** Opening Exercise materials block **

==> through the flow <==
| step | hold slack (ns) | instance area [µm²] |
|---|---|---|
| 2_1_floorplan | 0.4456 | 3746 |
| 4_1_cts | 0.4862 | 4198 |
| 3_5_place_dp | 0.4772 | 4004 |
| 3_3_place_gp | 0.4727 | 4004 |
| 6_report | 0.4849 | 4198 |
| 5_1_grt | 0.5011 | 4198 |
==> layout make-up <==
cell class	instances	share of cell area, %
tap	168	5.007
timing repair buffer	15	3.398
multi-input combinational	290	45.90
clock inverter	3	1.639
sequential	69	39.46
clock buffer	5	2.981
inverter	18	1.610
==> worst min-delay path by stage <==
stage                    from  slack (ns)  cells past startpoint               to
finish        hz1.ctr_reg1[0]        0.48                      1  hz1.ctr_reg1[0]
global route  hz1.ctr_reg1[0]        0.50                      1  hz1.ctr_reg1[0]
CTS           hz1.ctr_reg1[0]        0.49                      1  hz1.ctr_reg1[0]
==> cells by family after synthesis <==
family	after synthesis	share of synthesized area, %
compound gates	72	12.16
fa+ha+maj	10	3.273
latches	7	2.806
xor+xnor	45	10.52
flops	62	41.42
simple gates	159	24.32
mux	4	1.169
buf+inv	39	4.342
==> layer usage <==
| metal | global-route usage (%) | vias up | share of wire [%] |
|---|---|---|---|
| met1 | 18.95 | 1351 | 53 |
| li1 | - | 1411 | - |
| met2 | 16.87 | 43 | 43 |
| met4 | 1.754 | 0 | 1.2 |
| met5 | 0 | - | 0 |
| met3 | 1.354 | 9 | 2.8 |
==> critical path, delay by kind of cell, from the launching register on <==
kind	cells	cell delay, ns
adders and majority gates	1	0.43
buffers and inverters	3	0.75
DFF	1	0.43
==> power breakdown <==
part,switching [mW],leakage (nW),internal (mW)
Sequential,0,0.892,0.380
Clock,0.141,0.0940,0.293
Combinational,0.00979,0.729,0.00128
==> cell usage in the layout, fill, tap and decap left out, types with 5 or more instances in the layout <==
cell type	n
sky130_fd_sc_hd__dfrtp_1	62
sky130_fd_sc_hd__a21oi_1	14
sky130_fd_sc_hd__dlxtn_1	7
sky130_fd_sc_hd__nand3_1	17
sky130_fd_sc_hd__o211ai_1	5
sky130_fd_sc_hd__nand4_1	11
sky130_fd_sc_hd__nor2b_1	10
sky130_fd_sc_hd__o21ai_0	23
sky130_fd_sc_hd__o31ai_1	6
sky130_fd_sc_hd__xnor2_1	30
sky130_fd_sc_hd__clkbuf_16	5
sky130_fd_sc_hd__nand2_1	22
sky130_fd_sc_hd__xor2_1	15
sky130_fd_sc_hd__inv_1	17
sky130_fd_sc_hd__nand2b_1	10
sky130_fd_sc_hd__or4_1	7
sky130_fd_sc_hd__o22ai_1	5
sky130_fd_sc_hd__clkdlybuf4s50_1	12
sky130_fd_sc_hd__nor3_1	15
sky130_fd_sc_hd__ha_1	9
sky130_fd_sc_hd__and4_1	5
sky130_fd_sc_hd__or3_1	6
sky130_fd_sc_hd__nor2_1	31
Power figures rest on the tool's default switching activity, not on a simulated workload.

** Closing Exercise materials block **
** Opening Exercise materials block **

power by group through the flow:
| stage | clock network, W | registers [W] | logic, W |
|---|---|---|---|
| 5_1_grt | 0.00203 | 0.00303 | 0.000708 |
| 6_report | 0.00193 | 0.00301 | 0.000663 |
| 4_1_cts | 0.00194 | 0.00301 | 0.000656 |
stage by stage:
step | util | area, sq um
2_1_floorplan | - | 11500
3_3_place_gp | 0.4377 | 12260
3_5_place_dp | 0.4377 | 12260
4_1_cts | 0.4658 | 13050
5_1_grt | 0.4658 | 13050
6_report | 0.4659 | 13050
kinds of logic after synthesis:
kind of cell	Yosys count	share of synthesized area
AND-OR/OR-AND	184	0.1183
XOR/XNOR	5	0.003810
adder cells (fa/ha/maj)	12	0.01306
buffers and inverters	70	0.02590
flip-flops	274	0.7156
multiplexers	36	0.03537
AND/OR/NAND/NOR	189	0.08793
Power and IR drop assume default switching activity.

** Closing Exercise materials block **

### Directions for this task
Say, as a number only, how many lines of the data contain "family".

### Answer to this problem
2